Dooke's mode of dispersing the boys, and the officiating clergyman's comment upon it, parenthesized into the middle of the most solemn sentence of the burial-service, were too much for the usual stern gravity of my clerical friend, and, under pretence of shedding tears, he buried his face in his handkerchief and his handkerchief in his hat and shook with laughter.

Speaking of funerals reminds me of a congenial subject.—Nothing in New York astonishes visitors from the country so much as the magnificent coffin-shops, rivalling, in the ostentatious and tempting display of their wares, the most elegant stores on Broadway. Model coffins, of the latest style and pattern, are set up on end in long rows and protected by splendid show-cases, with the lids removed to exhibit their rich satin lining. Fancy coffins, decorated with glittering ornaments, are placed seductively in bright plate-glass windows, and put out for baiting advertisements upon the side-walks: as much as to say, "Walk in, walk in, ladies and gentlemen! Now's your chance! here's your fine, nice coffins!"—while in ornamental letters upon extensive placards hung about the doors, "IRON COFFINS," "ROSEWOOD COFFINS," "AIR-TIGHT COFFINS," "MAHOGANY COFFINS," "PATENT SARCOPHAGI," address the eyes and appeal to the purses of the passers-by. And I saw in one of these places, the other day, painted on glass and inclosed in an elegant gilt frame, "ICE COFFINS," which struck me as queer enough. As though it were not sufficiently cool to be dead!
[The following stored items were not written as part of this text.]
Design master_top, start of the top module:
module master_top#(
    parameter DATA_WIDTH = 32,
    parameter ADDR_WIDTH = 32,
    parameter BRAM_QUANTITY = 6,
    parameter INTERNAL_ADDR_RANGE = 128
)(
    input                           clk,
    input                           areset,
    input  logic [             3:0] awid_i,
    input  logic [ADDR_WIDTH - 1:0] awaddr_i,
    input  logic                    awvalid_i,
    output logic                    awready_o,
    input  logic [             3:0] wid_i,
    input  logic [DATA_WIDTH - 1:0] wdata_i,
    input  logic [             3:0] wstrb_i,
    input  logic                    wlast_i,
    input  logic                    wvalid_i,
    output logic                    wready_o,
    input  logic [             3:0] arid_i,
    input  logic [ADDR_WIDTH - 1:0] araddr_i,
    input  logic                    arvalid_i,
    output logic                    arready_o,
    output logic [             3:0] rid_o,
    output logic [DATA_WIDTH - 1:0] rdata_o,
    output logic                    rlast_o,
    output logic                    rvalid_o,
    input  logic                    rready_i,
    output logic [             3:0] bid_o,
    output logic [             1:0] bresp_o,
    output logic                    bvalid_o,
    input  logic                    bready_i,
    output logic [             3:0] m_awid_o,
    output logic [             7:0] m_awlen_o,
    output logic [             2:0] m_awsize_o,
    output logic [             1:0] m_awburst_o,
    output logic [ADDR_WIDTH - 1:0] m_awaddr_o,
    output logic                    m_awvalid_o,
    input  logic                    m_awready_i,
    output logic [             3:0] m_wid_o,
    output logic [DATA_WIDTH - 1:0] m_wdata_o,
    output logic [             3:0] m_wstrb_o,
    output logic                    m_wlast_o,
  ...
Size: about 1700 cells after synthesis, roughly 400 flip-flops, ~0.019 mm2 of cells after synthesis.
Settings: LEC_CHECK=0, CAP_MARGIN=20, CORE_MARGIN=2, CORE_UTILIZATION=71, CTS_CLUSTER_SIZE=29, PLACE_DENSITY=0.65, SETUP_SLACK_MARGIN=0.77, SLEW_MARGIN=20, TNS_END_PERCENT=5; clock period 3.26 ns.
run.sh (not shown) runs the stock make flow with config.mk's settings and CLKGATE_MAP_FILE=.
The starting point ran to the end with violations: negative setup slack.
It seems to me, that, in this matter, the undertakers, digging a little too deep below the surface of the present age, have thrown out some of the mystical and grotesque remains of a very antique religious faith, which look as singular just now to the eyes of common people as would an Egyptian temple with its sacred Apis in Broadway, or a Sphinx on Boston Common. To the eyes of an old Egyptian, no object could be more grateful than the sarcophagus in which he was to repose at death. He purchased it as early in life as he could raise the means, and displayed it in his parlor as an attractive and costly ornament. Indeed, I do not know but it was useful as well, and the children kept their playthings in it, or the young ladies their knitting-work and embroidery.

Are we not, in this class of our tastes and feelings, becoming rapidly Egyptianized? Why, I expect in a year or two to see coffins introduced into the parlors of the Fifth Avenue, and to find them, when their owners fail or absquatulate, advertised for sale at auction, with the rest of the household furniture, at a great sacrifice on the original cost.

"—> ONE SUPERB COFFIN OF ELEGANT PATTERN AND SUPERIOR WORKMANSHIP, AS GOOD AS NEW. TWO DITTO, SLIGHTLY DAMAGED."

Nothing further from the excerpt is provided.